I do not support paying to join the military. You cannot be so patriotic that you want to pay to serve your own country. Well, so patriotic that you feel the need to break a few laws. It loses sense at that point. There are a few reasons why people do this. For starters, I feel the military ceased from being a place to serve the nation to an institution where people join to make money. It is a job. It has become “just a job” to many. That is why many people do not consider it a “service to the nation” kind of thing. Once we mislay this meaning, we can use this institution for whatever it needs to be.

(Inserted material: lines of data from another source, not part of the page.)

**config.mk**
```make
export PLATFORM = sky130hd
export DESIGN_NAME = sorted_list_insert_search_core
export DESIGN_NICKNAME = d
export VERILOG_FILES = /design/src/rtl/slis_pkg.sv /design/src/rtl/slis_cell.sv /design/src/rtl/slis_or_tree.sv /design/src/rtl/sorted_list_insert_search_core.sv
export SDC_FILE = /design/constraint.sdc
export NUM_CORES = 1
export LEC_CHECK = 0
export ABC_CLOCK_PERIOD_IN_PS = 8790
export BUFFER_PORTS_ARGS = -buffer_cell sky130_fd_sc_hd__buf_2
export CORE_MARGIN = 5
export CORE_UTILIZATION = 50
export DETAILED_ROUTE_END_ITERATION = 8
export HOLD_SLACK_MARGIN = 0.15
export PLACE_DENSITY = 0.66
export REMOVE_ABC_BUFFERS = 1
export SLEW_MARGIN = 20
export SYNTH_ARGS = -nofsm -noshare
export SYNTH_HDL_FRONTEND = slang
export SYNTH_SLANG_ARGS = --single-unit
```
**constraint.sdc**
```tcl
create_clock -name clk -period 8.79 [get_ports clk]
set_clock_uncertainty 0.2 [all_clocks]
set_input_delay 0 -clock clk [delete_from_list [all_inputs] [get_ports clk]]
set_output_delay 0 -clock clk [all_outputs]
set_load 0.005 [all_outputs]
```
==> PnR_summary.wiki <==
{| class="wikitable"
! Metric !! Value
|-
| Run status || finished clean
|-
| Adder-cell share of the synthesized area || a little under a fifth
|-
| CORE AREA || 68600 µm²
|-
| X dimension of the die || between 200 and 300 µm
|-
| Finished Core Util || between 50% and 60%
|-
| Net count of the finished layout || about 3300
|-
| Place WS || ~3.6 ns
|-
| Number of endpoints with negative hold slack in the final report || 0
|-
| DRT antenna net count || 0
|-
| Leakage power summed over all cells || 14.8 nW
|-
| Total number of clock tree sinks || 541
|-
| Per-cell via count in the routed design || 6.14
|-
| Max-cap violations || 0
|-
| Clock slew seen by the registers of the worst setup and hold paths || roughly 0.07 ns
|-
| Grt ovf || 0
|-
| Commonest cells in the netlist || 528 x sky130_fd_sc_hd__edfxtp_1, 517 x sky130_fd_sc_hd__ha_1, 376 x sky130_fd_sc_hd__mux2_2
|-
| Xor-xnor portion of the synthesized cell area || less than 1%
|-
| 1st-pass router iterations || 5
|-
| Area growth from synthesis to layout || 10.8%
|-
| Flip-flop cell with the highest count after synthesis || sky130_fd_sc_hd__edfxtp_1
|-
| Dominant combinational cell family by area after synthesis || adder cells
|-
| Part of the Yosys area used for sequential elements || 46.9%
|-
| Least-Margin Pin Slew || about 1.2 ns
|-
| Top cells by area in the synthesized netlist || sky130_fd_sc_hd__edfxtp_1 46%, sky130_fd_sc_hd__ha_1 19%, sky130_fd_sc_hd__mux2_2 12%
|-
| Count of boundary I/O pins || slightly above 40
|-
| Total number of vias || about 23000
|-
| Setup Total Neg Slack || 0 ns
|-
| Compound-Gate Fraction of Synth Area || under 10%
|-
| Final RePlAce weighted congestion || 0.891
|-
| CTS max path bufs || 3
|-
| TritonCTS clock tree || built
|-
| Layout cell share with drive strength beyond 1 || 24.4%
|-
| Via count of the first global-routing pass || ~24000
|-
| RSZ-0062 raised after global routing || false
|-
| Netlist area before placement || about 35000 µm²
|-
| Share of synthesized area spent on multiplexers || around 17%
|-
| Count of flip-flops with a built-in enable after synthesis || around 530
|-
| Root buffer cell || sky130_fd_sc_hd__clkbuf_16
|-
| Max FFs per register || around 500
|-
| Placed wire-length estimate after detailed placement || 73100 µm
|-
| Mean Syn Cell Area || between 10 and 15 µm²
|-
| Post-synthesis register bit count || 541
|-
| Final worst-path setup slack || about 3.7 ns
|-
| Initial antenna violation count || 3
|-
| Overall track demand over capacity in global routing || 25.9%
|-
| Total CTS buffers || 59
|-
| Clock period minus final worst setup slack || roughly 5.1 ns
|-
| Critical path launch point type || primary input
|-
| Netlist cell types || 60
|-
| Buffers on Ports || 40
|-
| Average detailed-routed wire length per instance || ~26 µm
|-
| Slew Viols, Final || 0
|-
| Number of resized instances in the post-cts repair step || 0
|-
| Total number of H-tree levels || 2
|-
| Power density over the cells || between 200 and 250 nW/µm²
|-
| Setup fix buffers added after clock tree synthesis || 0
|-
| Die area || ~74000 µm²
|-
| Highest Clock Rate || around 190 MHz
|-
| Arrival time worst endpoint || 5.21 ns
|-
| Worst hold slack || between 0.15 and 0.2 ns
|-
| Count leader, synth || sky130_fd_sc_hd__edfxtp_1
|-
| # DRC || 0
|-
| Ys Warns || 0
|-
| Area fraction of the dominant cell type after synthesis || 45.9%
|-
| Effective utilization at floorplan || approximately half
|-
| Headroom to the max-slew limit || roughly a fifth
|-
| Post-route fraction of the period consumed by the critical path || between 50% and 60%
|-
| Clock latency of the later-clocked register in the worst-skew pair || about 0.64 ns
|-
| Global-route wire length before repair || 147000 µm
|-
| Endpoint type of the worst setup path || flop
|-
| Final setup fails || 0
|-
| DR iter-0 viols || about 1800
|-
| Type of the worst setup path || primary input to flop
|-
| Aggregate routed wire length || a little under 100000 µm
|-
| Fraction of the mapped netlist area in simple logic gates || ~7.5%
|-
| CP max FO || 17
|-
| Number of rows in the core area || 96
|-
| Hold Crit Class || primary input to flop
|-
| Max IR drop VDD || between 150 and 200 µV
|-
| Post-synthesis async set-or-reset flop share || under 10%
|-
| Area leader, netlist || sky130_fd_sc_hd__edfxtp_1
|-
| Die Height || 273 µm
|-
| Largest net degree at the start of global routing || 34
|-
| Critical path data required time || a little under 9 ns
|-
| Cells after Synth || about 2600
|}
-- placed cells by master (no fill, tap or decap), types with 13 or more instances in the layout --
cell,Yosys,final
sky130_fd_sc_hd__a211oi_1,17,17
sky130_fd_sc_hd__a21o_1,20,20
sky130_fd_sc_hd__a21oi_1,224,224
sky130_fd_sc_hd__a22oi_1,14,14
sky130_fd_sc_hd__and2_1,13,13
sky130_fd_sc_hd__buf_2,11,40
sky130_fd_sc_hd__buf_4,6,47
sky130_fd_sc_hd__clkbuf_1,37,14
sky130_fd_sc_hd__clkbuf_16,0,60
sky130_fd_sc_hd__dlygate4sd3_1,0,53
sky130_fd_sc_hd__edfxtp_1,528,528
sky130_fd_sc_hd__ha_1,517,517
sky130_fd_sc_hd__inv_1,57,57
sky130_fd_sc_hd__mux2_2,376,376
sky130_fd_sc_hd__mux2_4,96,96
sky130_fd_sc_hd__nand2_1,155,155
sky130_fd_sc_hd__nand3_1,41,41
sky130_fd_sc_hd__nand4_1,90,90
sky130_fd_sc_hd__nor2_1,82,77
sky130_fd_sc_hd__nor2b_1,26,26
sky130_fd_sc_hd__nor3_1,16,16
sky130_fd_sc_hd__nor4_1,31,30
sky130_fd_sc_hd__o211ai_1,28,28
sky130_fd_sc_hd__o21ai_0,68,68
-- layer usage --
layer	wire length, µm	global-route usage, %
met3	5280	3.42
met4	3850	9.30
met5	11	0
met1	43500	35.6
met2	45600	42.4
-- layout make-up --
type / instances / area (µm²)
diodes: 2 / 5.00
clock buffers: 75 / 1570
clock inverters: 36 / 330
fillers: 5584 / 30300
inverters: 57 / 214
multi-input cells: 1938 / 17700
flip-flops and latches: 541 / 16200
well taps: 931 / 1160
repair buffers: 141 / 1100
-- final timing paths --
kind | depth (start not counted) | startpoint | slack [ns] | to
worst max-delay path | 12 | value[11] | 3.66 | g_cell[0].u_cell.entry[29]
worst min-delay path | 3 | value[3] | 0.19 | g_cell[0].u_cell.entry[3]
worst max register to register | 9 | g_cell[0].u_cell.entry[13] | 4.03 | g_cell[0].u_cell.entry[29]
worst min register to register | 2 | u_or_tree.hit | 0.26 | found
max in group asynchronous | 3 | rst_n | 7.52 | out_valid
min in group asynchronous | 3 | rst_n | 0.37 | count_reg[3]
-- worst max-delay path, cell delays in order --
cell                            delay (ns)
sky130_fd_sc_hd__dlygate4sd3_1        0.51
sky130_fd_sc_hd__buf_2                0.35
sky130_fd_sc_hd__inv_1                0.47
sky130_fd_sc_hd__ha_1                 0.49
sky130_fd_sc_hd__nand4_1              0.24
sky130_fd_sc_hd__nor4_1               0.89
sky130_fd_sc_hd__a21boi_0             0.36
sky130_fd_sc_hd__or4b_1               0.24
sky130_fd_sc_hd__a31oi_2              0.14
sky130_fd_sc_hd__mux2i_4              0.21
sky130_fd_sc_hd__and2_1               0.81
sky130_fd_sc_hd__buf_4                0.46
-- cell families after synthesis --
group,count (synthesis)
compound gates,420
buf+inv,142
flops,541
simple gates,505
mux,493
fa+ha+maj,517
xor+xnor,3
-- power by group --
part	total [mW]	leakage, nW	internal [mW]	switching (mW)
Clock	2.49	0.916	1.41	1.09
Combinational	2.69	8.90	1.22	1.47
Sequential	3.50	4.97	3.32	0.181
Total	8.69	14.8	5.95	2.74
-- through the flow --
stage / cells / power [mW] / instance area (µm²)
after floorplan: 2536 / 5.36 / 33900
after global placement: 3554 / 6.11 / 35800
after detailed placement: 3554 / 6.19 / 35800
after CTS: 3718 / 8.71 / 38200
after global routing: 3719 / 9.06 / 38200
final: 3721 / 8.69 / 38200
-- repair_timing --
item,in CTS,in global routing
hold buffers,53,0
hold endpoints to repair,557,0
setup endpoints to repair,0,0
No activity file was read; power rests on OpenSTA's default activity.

In my perspective of how the disciplined forces system works or should work – if it is not, the military is one of those government institutions that should be utilized to strengthen a country not only security-wise in terms of its defenses, but also economically (NYS, Prisons, NPS, you name it, are in this list as well). This workforce and strength could be utilized and redistributed accordingly over the period of their tenure. We have recently seen the NYS integrated into the construction and maintenance wing of various institutions. Ie. NMS, KAA, KPLC, etc. For years, the Engineers Co has done boreholes in the ASALs roads, and bridges, and most recently rehabilitated a key railway line that had been neglected for years. The government has resources ranging from colleges, skills, brains, and numbers, to equipment that sees people who did not have an opportunity to attend mainstream colleges to gain knowledge and hands-on skills that can be utilized to advance the economy. The Defence forces technical college for instance is a hub of technology with diploma courses ranging from aeronautical engineering, marine engineering, textile engineering, electrical et al. This means that every 3 years (add 9 years of hands-on experience) we are having a range of engineers who can be injected into critical sectors bringing in strength, resilience, discipline and a work ethic that is unmatched. Let me try to translate this practically.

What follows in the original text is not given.